7gpu arch Linux render workstation

Got the big desk built with Asus sage threadripper pro, 256gb ram, 7xRadeon5700 pro, all water cooled 4radiators, 18 fans , VGA monitor on inside case, and 55 inch oled screen.

It works for most part. My goal was to use the 7 GPU in blender for rendering. I had issues with windows, so tried Arch Linux, btrfs, with time shift so I can debug.

Wayland KDE kept crashing, so I switched to x11. Seems to hang at sddm after log in. Some times before sddm, sometimes after desktop loads.

I was able to get hip enabled in blender and all 7 GPUs render in cycles. But this also sometimes crashes.

Ive tried hybrid graphics solutions… No joy. Any help would be appreciated.

2 Likes

Pic

2 Likes

Perhaps try this: unplug the power to 6 gpus. start with one only. once proven stable, add another one. And repeat.

Let us know at what point (i.e. # of gpus) that you run into crashes.

1 Like

I did that first, as I had to get below 6 to install and driver on Windows. On arch it booted up immediately into Wayland on KDE. It wasn’t until I tried to use the rendering in blender that xwayland crashed. After I switched to x11 the hang on log in became a problem. i like wayland but i need the rendering power. the whole purpose of the build. x11 allows the rendering with all 7 gpu, ocassional blender crash but functional if i can get to the desktop. i noticed the green leds on the gpus turning on and off randomly on the gpus that are not running the monitor. this is when its froze up.
i tried hybrid graphics with optimus but it wouldnt boot with optimus nstalled.

CSM disabled, above 4g decoding, rebar on?

What size is your PSU(s)

Do you have all the auxiliary power plugs for the motherboard populated?

Have you tried running every single thing at pci-e 3.0

Last resort try enabling 8x8 bifurcation on every single GPU so that they only run at 8x

Funky things happen to epyc/thread ripper if you max out the lanes

3 Likes

PSU 1600 Watt, 4g enabled, all power plugs populated, not sure about csm or bar. will go in to bios and check.

it wouldnt be a fan sensor issue would it? these cards are not usualy water cooled. but i followed igorslab and with minor mods to acrylic they all fit perfect.

If you have 4g enabled then likely CSM is disabled

Try out the bifurcation settings or change the lane speed

It seemed to work on x8 settings for the 6 rendering cards. I left the monitor card at x16. Still testing, these wrx80 boards take forever to reboot… “Server grade”.

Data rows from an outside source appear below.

**config.mk**
```make
export PLATFORM = sky130hd
export DESIGN_NAME = sia_top
export DESIGN_NICKNAME = d
export VERILOG_FILES = /design/src/sia_top.v /design/src/sia_fifo.v
export VERILOG_INCLUDE_DIRS = /design/src /design/src/src
export SDC_FILE = /design/constraint.sdc
export NUM_CORES = 1
export LEC_CHECK = 0
export ABC_AREA = 1
export ABC_CLOCK_PERIOD_IN_PS = 2370
export BUFFER_PORTS_ARGS = -buffer_cell sky130_fd_sc_hd__buf_2
export CAP_MARGIN = 15
export CORE_AREA = 2 2 365 277
export DETAILED_ROUTE_END_ITERATION = 8
export DIE_AREA = 0 0 367 279
export GPL_TIMING_DRIVEN = 0
export PLACE_DENSITY = 0.44
export SLEW_MARGIN = 20
export SYNTH_ARGS = -nofsm -noshare
export SYNTH_HDL_FRONTEND = slang
export SYNTH_HIERARCHICAL = 1
export SYNTH_SLANG_ARGS = --single-unit
```
**constraint.sdc**
```tcl
create_clock -name clk_i -period 2.37 [get_ports clk_i]
set_input_delay 0.1185 -clock clk_i [delete_from_list [all_inputs] [get_ports clk_i]]
set_output_delay 0.1185 -clock clk_i [all_outputs]
set_load 0.05 [all_outputs]
```
===== config.mk =====
export PLATFORM = sky130hd
export DESIGN_NAME = pts_supervisor
export DESIGN_NICKNAME = d
export VERILOG_FILES = /design/src/verilog/pts_pkg.sv /design/src/verilog/pts_supervisor.sv
export SDC_FILE = /design/constraint.sdc
export NUM_CORES = 1
export LEC_CHECK = 0
export ABC_AREA = 1
export BUFFER_PORTS_ARGS = -buffer_cell sky130_fd_sc_hd__buf_4
export CAP_MARGIN = 15
export CORE_UTILIZATION = 55
export CTS_CLUSTER_DIAMETER = 40
export CTS_CLUSTER_SIZE = 10
export DETAILED_ROUTE_END_ITERATION = 8
export PLACE_DENSITY = 0.75
export SKIP_CTS_REPAIR_TIMING = 1
export SYNTH_ARGS = -nofsm -noshare
export SYNTH_HDL_FRONTEND = slang
export SYNTH_SLANG_ARGS = --single-unit
export TNS_END_PERCENT = 50

===== constraint.sdc =====
create_clock -name MCLK_I -period 6.1 [get_ports MCLK_I]
set_input_delay 0.61 -clock MCLK_I [delete_from_list [all_inputs] [get_ports MCLK_I]]
set_output_delay 0.61 -clock MCLK_I [all_outputs]
set_load 0.1 [all_outputs]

Got to figure out how to enable the VGA screen in x11 it worked on Wayland instant. I’m using that screen to monitor system temps…

It lost a little performance on render, but that wasn’t much. I just need it stable now.

2 Likes

8x no go?

Worked for 1 render then the little green lights on the GPUs began randomly flashing and screen froze. Trying again, maybe blender crashed it

Wondering if I need a fake monitor hooked up to the GPUs to stop them turning on off searching

It does that during sddm login and sometimes during first few seconds in desktop. If I can get past that it works good until I reactivate the cards in blender.

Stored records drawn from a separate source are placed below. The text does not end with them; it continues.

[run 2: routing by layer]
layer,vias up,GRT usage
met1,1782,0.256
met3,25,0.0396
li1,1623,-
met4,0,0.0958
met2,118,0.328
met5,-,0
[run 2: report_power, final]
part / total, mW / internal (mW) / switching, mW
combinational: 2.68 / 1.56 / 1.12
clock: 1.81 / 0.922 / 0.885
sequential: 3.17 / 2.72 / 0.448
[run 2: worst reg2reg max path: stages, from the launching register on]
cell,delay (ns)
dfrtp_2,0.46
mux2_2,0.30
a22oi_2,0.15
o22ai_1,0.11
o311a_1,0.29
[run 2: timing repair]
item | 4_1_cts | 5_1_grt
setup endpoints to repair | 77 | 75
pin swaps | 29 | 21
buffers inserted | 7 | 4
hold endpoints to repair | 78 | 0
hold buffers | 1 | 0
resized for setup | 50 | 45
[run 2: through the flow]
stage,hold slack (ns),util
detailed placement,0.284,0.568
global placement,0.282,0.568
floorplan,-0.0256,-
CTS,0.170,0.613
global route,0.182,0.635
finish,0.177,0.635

I think it is an issue with cards searching for monitors and not deactivate or enable when needed. This should be a software setting, but a workaround is using dumy displays. I’m gonna try that.

On windows using the Radeon pro driver software you can use edid emulator built in
But Linux AMD drivers… Leave much to be desired…

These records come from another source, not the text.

### config.mk
export PLATFORM = sky130hd
export DESIGN_NAME = tcsp_timer_clock_select
export DESIGN_NICKNAME = d
export VERILOG_FILES = /design/src/rtl/tcsp_pkg.sv /design/src/rtl/tcsp_pre_if.sv /design/src/rtl/tcsp_timer_clock_select.sv /design/src/rtl/tcsp_prescaler.sv
export SDC_FILE = /design/constraint.sdc
export NUM_CORES = 1
export LEC_CHECK = 0
export ABC_AREA = 1
export BUFFER_PORTS_ARGS = -buffer_cell sky130_fd_sc_hd__buf_2
export CAP_MARGIN = 20
export CORE_ASPECT_RATIO = 0.75
export CORE_MARGIN = 2
export CORE_UTILIZATION = 49
export CTS_BUF_LIST = sky130_fd_sc_hd__clkbuf_16
export DETAILED_ROUTE_END_ITERATION = 16
export GPL_TIMING_DRIVEN = 0
export PLACE_DENSITY = 0.86
export SYNTH_ARGS = -nofsm -noshare
export SYNTH_HDL_FRONTEND = slang
export SYNTH_SLANG_ARGS = --single-unit
export TNS_END_PERCENT = 20
### constraint.sdc
create_clock -name mclk -period 2.65 [get_ports mclk]
set_clock_uncertainty 0.2 [all_clocks]
set_input_delay 0.53 -clock mclk [delete_from_list [all_inputs] [get_ports mclk]]
set_output_delay 0.53 -clock mclk [all_outputs]
set_load 0.1 [all_outputs]
### src/rtl/tcsp_pkg.sv
// Purpose: Constants and types for the timer clock select and prescaler block.
// Assumes: One system clock domain; special-function register port of 8 bits.
// Notes: Every offset, field position and division count, and the control and count reset values, live here.
package tcsp_pkg;
  // Register address and layout.
  localparam logic [7:0] TCSP_CTRL_ADDR = 8'h8E;
  localparam logic [7:0] TCSP_CTRL_RESET = 8'h00;
  localparam int TCSP_BIT_T3H = 7;
  localparam int TCSP_BIT_T3L = 6;
  localparam int TCSP_BIT_T2H = 5;
  localparam int TCSP_BIT_T2L = 4;
  localparam int TCSP_BIT_T1 = 3;
  localparam int TCSP_BIT_T0 = 2;
  localparam int TCSP_FLD_PRE_LO = 0;
  // Prescale codes.
  localparam logic [1:0] TCSP_PRE_DIV12 = 2'h0;
  localparam logic [1:0] TCSP_PRE_DIV4 = 2'h1;
  localparam logic [1:0] TCSP_PRE_DIV48 = 2'h2;
  localparam logic [1:0] TCSP_PRE_EXT8 = 2'h3;
  // Division counts.
  localparam logic [5:0] TCSP_DIV12 = 6'h0C;
  localparam logic [5:0] TCSP_DIV4 = 6'h04;
  localparam logic [5:0] TCSP_DIV48 = 6'h30;
  localparam logic [5:0] TCSP_DIV_EXT = 6'h08;
  localparam logic [5:0] TCSP_CNT_RESET = 6'h00;
endpackage : tcsp_pkg

### src/rtl/tcsp_pre_if.sv
// Purpose: Carries the prescaler control and tick between the top and the prescaler.
// Assumes: Same clock for both ends.
// Notes: The code travels top to prescaler; the tick comes back.
`timescale 1ns/1ps
interface tcsp_pre_if;
  logic [1:0] preCode;
  logic extSync;
  logic preTick;
  modport top (output preCode, output extSync, input preTick);
  modport pre (input preCode, input extSync, output preTick);
endinterface : tcsp_pre_if

### src/rtl/tcsp_timer_clock_select.sv
// Purpose: Clock control register and count-enable selection for timers 0 to 3.
// Assumes: Timers count on mclk and advance when their tick is high.
// Notes: Ticks are one-cycle enables, never derived clocks, so all timers stay on mclk.
`timescale 1ns/1ps
//Contract
// - Timer 3 high byte uses system clock when bit 7 set, else ext choice.
// - Timer 3 low/whole uses system clock when bit 6 set, else ext choice.
// - Timer 2 high byte uses system clock when bit 5 set, else ext choice.
// - Timer 2 low/whole uses system clock when bit 4 set, else ext choice.
// - Timer 1 uses prescaler when bit 3 clear, system clock when set.
// - Timer 1 select is ignored while Timer 1 counts external events.
// - Timer 0 uses prescaler when bit 2 clear, system clock when set.
// - Timer 0 select is ignored while Timer 0 counts external events.
// - Prescale codes 00, 01, 10 divide system clock by 12, 4, 48.
// - Code 11 divides external clock by 8, synchronised to system clock.
// - Control register is 8-bit read/write at 0x8E, reset zero, all pages.
module tcsp_timer_clock_select
  import tcsp_pkg::*;
(
  // Clock, reset and enable.
  input wire logic mclk,
  input wire logic rst,
  input wire logic clkEn,
  // Special-function register port.
  input wire logic [7:0] sfrAddr,
  input wire logic sfrWrite,
  input wire logic sfrRead,
  input wire logic [7:0] sfrWdata,
  output logic [7:0] sfrRdata,
  output logic sfrHit,
  // Pin and timer configuration inputs.
  input wire logic extClkPin,
  input wire logic tmr0CounterModeSel,
  input wire logic tmr1CounterModeSel,
  input wire logic tmr2ExtClockTick,
  input wire logic tmr3ExtClockTick,
  // Count enables to the timers.
  output logic tmr0Tick,
  output logic tmr1Tick,
  output logic tmr2LowTick,
  output logic tmr2HighTick,
  output logic tmr3LowTick,
  output logic tmr3HighTick,
  // Register contents for observation.
  output logic [7:0] timerClockControl
);
  typedef struct packed {
    logic [7:0] ctrl;
    logic [7:0] rdata;
    logic sync1;
    logic sync2;
  } tcsp_top_st_t;

  tcsp_top_st_t st_ff;
  tcsp_top_st_t nxt_st;
  logic addrHit;
  tcsp_pre_if preLink();

  // The register sits at one address regardless of the page in use.
  assign addrHit = (sfrAddr == TCSP_CTRL_ADDR);
  assign sfrHit = addrHit;

  // Register update, read data capture and external-pin synchroniser.
  always_comb begin
    nxt_st = st_ff;
    if (sfrWrite && addrHit) begin
      nxt_st.ctrl = sfrWdata;
    end
    if (sfrRead) begin
      nxt_st.rdata = addrHit ? st_ff.ctrl : 8'h00;
    end
    // The second stage alone feeds the prescaler edge detector.
    nxt_st.sync1 = extClkPin;
    nxt_st.sync2 = st_ff.sync1;
  end

  always_ff @(posedge mclk) begin
    if (rst) begin
      st_ff <= '{ctrl: TCSP_CTRL_RESET, rdata: 8'h00, sync1: 1'b0, sync2: 1'b0};
    end else if (clkEn) begin
      st_ff <= nxt_st;
    end
  end

  assign sfrRdata = st_ff.rdata;
  assign timerClockControl = st_ff.ctrl;
  assign preLink.preCode = st_ff.ctrl[TCSP_FLD_PRE_LO +: 2];
  assign preLink.extSync = st_ff.sync2;

  tcsp_prescaler uPre (
    .mclk(mclk),
    .rst(rst),
    .clkEn(clkEn),
    .pre(preLink.pre)
  );

  // Count-enable muxes; counter mode gates the timer 0/1 selections entirely, since
  // the timer then counts its own external events and needs no tick from here.
  always_comb begin
    tmr0Tick = 1'b0;
    tmr1Tick = 1'b0;
    if (!tmr0CounterModeSel) begin
      tmr0Tick = st_ff.ctrl[TCSP_BIT_T0] ? clkEn : preLink.preTick;
    end
    if (!tmr1CounterModeSel) begin
      tmr1Tick = st_ff.ctrl[TCSP_BIT_T1] ? clkEn : preLink.preTick;
    end
    tmr2LowTick = st_ff.ctrl[TCSP_BIT_T2L] ? clkEn : (clkEn & tmr2ExtClockTick);
    tmr2HighTick = st_ff.ctrl[TCSP_BIT_T2H] ? clkEn : (clkEn & tmr2ExtClockTick);
    tmr3LowTick = st_ff.ctrl[TCSP_BIT_T3L] ? clkEn : (clkEn & tmr3ExtClockTick);
    tmr3HighTick = st_ff.ctrl[TCSP_BIT_T3H] ? clkEn : (clkEn & tmr3ExtClockTick);
  end
endmodule : tcsp_timer_clock_select

### src/rtl/tcsp_prescaler.sv
// Purpose: Shared prescaler giving a one-cycle tick per divided period.
// Assumes: extSync is already synchronised to mclk.
// Notes: A code change restarts the count so the first period is never short.
`timescale 1ns/1ps
module tcsp_prescaler
  import tcsp_pkg::*;
(
  // Clock and control.
  input wire logic mclk,
  input wire logic rst,
  input wire logic clkEn,
  // Link to the top.
  tcsp_pre_if.pre pre
);
  typedef struct packed {
    logic [5:0] cnt;
    logic [1:0] code;
    logic extPrev;
  } tcsp_pre_st_t;

  tcsp_pre_st_t st_ff;
  tcsp_pre_st_t nxt_st;
  logic [5:0] divisor;
  logic step;

  // Divisor and advance condition for the selected code.
  always_comb begin
    unique case (pre.preCode)
      TCSP_PRE_DIV12: divisor = TCSP_DIV12;
      TCSP_PRE_DIV4: divisor = TCSP_DIV4;
      TCSP_PRE_DIV48: divisor = TCSP_DIV48;
      TCSP_PRE_EXT8: divisor = TCSP_DIV_EXT;
    endcase
    // External mode advances only on a rising edge of the synced clock.
    step = (pre.preCode == TCSP_PRE_EXT8) ? (pre.extSync & ~st_ff.extPrev) : 1'b1;
  end

  // Counter next state; tick fires when the count wraps.
  always_comb begin
    nxt_st = st_ff;
    nxt_st.extPrev = pre.extSync;
    nxt_st.code = pre.preCode;
    if (pre.preCode != st_ff.code) begin
      nxt_st.cnt = TCSP_CNT_RESET;
    end else if (step) begin
      nxt_st.cnt = (st_ff.cnt + 6'h01 >= divisor) ? TCSP_CNT_RESET : st_ff.cnt + 6'h01;
    end
  end

  assign pre.preTick = clkEn && step && (pre.preCode == st_ff.code)
                       && (st_ff.cnt + 6'h01 >= divisor);

  // State register, frozen while the clock enable is low.
  always_ff @(posedge mclk) begin
    if (rst) begin
      st_ff <= '0;
    end else if (clkEn) begin
      st_ff <= nxt_st;
    end
  end
endmodule : tcsp_prescaler

==> results.txt <==
Post-DP HPWL - 2.54 mm
number of global-route vias before repair - 1510
Fin. Hold Viols - 0
total vias in the final route - 1567
total design power - 0.876 mW
DRT antenna net count - 0
area delta synth->final - 48.1%
largest net degree at the start of global routing - 16
switching power share of the total - 0.257
Row Count - 16
placer congestion estimate - 0.786
PortBufs - 48
final setup violation count - 2
Initial Util - 0.532
first-pass GRT wire length - 6.57 mm
Wirelength per Cell - 14.3 µm
Core ar. - 2700 µm²
Final #Nets - 301
count of hold-fix buffers inserted at cts - 0
Psw - 0.225 mW
commonest non-fill, non-tap cell in the layout - nand2_1
Rel. slew slack - 0.672
CTS H-Tree Depth - 1
CTS clk-pin slew, worst paths - 0.07 ns
part of the power in registers - 0.475
antenna violations before repair - 0
I/O Pins - 49
RSZ-0062 raised after global routing - true
Post-DP Area - 1780 µm²
Setup crit start kind - flip-flop
crit-path max FO - 4
Max Cap Viol - 0
Congestion Overflow GR - 0
final max-slew violation count - 0
min Tclk post-route - 2.83 ns
Critical Setup Path Class - reg -> out
HP Class - reg -> reg
register area share after synthesis - 0.376
Unique masters post-synth - 23
Max Root-Sink Buffers - 2
CP required - 1.92 ns
synthesized area - 1440 µm²
detailed-route vias per instance - 5.22
Yosys warning count - 0
most frequent cells in the layout - nand2_1 (58), buf_2 (47), nor2_1 (21), inv_1 (21), dfxtp_1 (20)
clk_lat worst skew - 0.26 ns
Logic pwr share - 0.131
Die Width - 66.6 µm
Crit. End Element - output pin
Iteration-0 DRC Markers - 104
Critical Path AT - 2.10 ns
PD cells - 411 nW/µm²
diodes inserted - 0
total length of routed wires - 4.28 mm
Setup WS pre-CTS - -0.203 ns
CTS tree - yes
Die H - 50.9 µm
synthesis-stage register bit count - 27
run status - finished, violations left
peak supply drop - 0.000386 V
clock sink total - 27
layout cells sized above 1 - 0.398
DR pass1 iterations - 4
design area - 2130 µm²
Slew @ Worst Pin - 0.496 ns
Max Freq - 354 MHz
Root Driver - clkbuf_16
Syn Inst Count - 203
internal power - 0.651 mW
Setup WS post-layout - -0.177 ns
power share of the clock group - 0.394
Lkg Pwr - 1.03 nW
die area - 3390 µm²
Mean Syn Cell Area - 7.09 µm²
Global Route Usage Sum - 0.254
# DRC - 0
TritonCTS Buffers - 3
Tcrit/Tclk final - 1.07
Net Count, Synth - 239
failing checks - setup timing
Layout Utilization - 0.788
==> cells in the mapped netlist <==
master    count  area (µm²)
a21oi_1      25         125
buf_2         1        5.00
buf_4         2        15.0
buf_6         2        22.5
clkbuf_1      1        3.75
dfxtp_1      27         541
ha_1         10         125
inv_1        24        90.1
nand2_1      60         225
nand2_2       1        6.26
nand3_1       8        40.0
nand4_2       1        12.5
nor2_1       22        82.6
nor2_4        2        22.5
nor3_2        1        10.0
nor3_4        1        16.3
o21ai_0       6        30.0
o21ai_1       2        10.0
o21ai_2       1        8.76
o21bai_1      2        15.0
or2_2         1        6.26
xnor2_1       2        17.5
xor2_1        1        8.76
==> power by group through the flow <==
stage	combinational [mW]	clock, mW	sequential, mW
after floorplan	0.0674	0	0.427
after global placement	0.0987	0	0.427
after detailed placement	0.100	0	0.427
after CTS	0.109	0.343	0.416
after global routing	0.122	0.363	0.417
final	0.115	0.345	0.416
==> worst max-delay path, stage by stage, from the launching register on <==
cell and delay (ns):
dfxtp_4 0.40, ha_4 0.16, nand3_4 0.09, xnor2_4 0.15
ha_4 0.28, nand2_4 0.05, buf_6 0.12, nor2_4 0.12
o21ai_4 0.09, a21oi_4 0.18, buf_12 0.19
==> layout make-up <==
cell class                 instances  area, µm²
clock inverter                     1       5.00
buffer                             6       46.3
clock buffer                       3       75.1
multi-input combinational        146        961
timing repair buffer              57        342
tap                               36       45.0
inverter                          24       92.6
fill                             179        572
sequential                        27        564
==> state kept, by name (all words and copies together), names as in the netlist <==
name and cells:
preLink.extSync 1, uPre.st_ff 9, timerClockControl 8, sfrRdata 8, nxt_st 1
==> final timing paths <==
| kind | start | endpoint | slack [ns] | cells past startpoint |
|---|---|---|---|---|
| hold reg to reg | sfrRdata[4] | sfrRdata[4] | 0.27 | 2 |
| setup reg to reg | uPre.st_ff[3] | uPre.st_ff[4] | 0.39 | 11 |
| hold / removal | sfrRdata[4] | sfrRdata[4] | 0.27 | 2 |
| setup / recovery | uPre.st_ff[3] | tmr0Tick | -0.18 | 10 |
==> what timing repair did <==
action,4_1_cts,5_1_grt
setup endpoints to repair,2,2
hold endpoints to repair,0,0
pin swaps,10,9
gates resized for setup,38,8
setup buffers,8,1
==> stage by stage <==
| step | setup TNS [ns] | std cells | hold slack (ns) |
|---|---|---|---|
| after floorplan | -0.586 | 203 | 0.254 |
| after global placement | -0.341 | 287 | 0.250 |
| after detailed placement | -0.387 | 287 | 0.256 |
| after CTS | -0.226 | 299 | 0.266 |
| after global routing | -0.477 | 300 | 0.288 |
| final | -0.330 | 300 | 0.272 |
==> routing by layer <==
metal | routed length [µm] | global-route usage | up-vias
met3 | 313 | 0.0683 | 10
met2 | 2120 | 0.462 | 72
met4 | 62 | 0.0612 | 0
li1 | - | - | 757
met5 | 0 | 0 | -
met1 | 1790 | 0.296 | 728
==> cell families (layout without fill, tap and decap cells) <==
| group | Yosys count | count (layout) | synth area share |
|---|---|---|---|
| flops | 27 | 27 | 0.376 |
| simple gates | 97 | 97 | 0.293 |
| fa+ha+maj | 10 | 10 | 0.0870 |
| compound gates | 36 | 36 | 0.131 |
| buf+inv | 30 | 91 | 0.0948 |
| xor+xnor | 3 | 3 | 0.0183 |
Note: power is estimated with default switching activity, not from simulation.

I’m trying to finally get off Windows. I’ve been playing with Linux on and off for years.
Worse case i will have to run Windows…

I’m waiting on dummy plugs in mail to try that. It really seems to be a GPU activation issue.

I think your PSU might be a little too weak with all GPUs under full load. Under full load your 7 GPUs alone draw around 190W each so that’s 1330W of your PSU already used. The remaining 270W might not be enough for the rest of your system.

2 Likes

@tiwaz_bleddyn install ROCm from the AUR

Then rocm-smi adjust you max watts for all devices to say 130w for now and test if it’s over loading

If you need help with ROCm-smi let me know

2 Likes

by saying it hangs before sddm are you saying the system is hanging before xorg?

If blender supports CLI rendering, you could just scrap the desktop environment for the render jobs.

There may be a way to get xorg to ignore all but one of the GPUs to get some stability back for the desktop

I will try that , it works reliable on radeon pro render but not the cycles render with hip… I will look at the wattage… I use to mine crypto with other equipment, so familiar with tweaking. Never done it on rocm.